» **WHAT YOU SHOULD DO**: Match on the string "begin" in the entries below and return every matching line.

» **SUPPLIED INFORMATION**:
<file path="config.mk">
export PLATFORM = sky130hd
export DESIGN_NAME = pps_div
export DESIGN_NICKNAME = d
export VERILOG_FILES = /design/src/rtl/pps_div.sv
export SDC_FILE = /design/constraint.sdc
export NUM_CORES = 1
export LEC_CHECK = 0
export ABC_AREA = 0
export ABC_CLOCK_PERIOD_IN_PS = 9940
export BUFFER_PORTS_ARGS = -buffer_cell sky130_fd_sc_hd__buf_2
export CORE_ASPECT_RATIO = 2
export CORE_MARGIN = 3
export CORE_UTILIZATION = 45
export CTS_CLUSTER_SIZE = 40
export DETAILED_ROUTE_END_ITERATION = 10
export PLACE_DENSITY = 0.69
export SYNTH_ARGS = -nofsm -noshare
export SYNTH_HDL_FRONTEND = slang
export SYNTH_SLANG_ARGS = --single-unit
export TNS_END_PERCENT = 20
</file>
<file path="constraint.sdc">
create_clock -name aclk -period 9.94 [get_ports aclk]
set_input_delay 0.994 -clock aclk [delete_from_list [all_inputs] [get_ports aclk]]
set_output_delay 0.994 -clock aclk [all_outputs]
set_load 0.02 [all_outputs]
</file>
...
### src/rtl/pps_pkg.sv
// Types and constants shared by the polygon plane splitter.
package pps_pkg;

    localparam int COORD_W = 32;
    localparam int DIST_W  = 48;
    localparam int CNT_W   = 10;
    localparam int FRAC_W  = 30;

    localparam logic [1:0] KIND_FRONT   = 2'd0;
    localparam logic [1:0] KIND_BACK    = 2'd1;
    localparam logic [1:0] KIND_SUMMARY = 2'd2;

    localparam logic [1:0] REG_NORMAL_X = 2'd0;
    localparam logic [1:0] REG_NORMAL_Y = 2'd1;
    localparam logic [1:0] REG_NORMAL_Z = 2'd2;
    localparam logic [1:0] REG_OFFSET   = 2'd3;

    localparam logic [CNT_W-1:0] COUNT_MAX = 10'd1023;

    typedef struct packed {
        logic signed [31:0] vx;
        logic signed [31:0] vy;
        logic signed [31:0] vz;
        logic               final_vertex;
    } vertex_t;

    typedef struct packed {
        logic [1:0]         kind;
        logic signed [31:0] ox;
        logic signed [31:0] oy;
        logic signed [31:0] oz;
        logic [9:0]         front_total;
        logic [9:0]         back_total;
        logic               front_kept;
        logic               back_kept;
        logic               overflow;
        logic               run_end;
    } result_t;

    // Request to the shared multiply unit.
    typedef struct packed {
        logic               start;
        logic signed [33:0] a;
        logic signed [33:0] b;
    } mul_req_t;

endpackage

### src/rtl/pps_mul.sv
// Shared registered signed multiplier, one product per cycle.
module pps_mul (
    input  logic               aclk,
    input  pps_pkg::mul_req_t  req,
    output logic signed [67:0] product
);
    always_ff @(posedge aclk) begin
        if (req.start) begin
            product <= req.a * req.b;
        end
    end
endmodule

» **WRITTEN SOLUTION**:
    always_ff @(posedge aclk) begin
        if (req.start) begin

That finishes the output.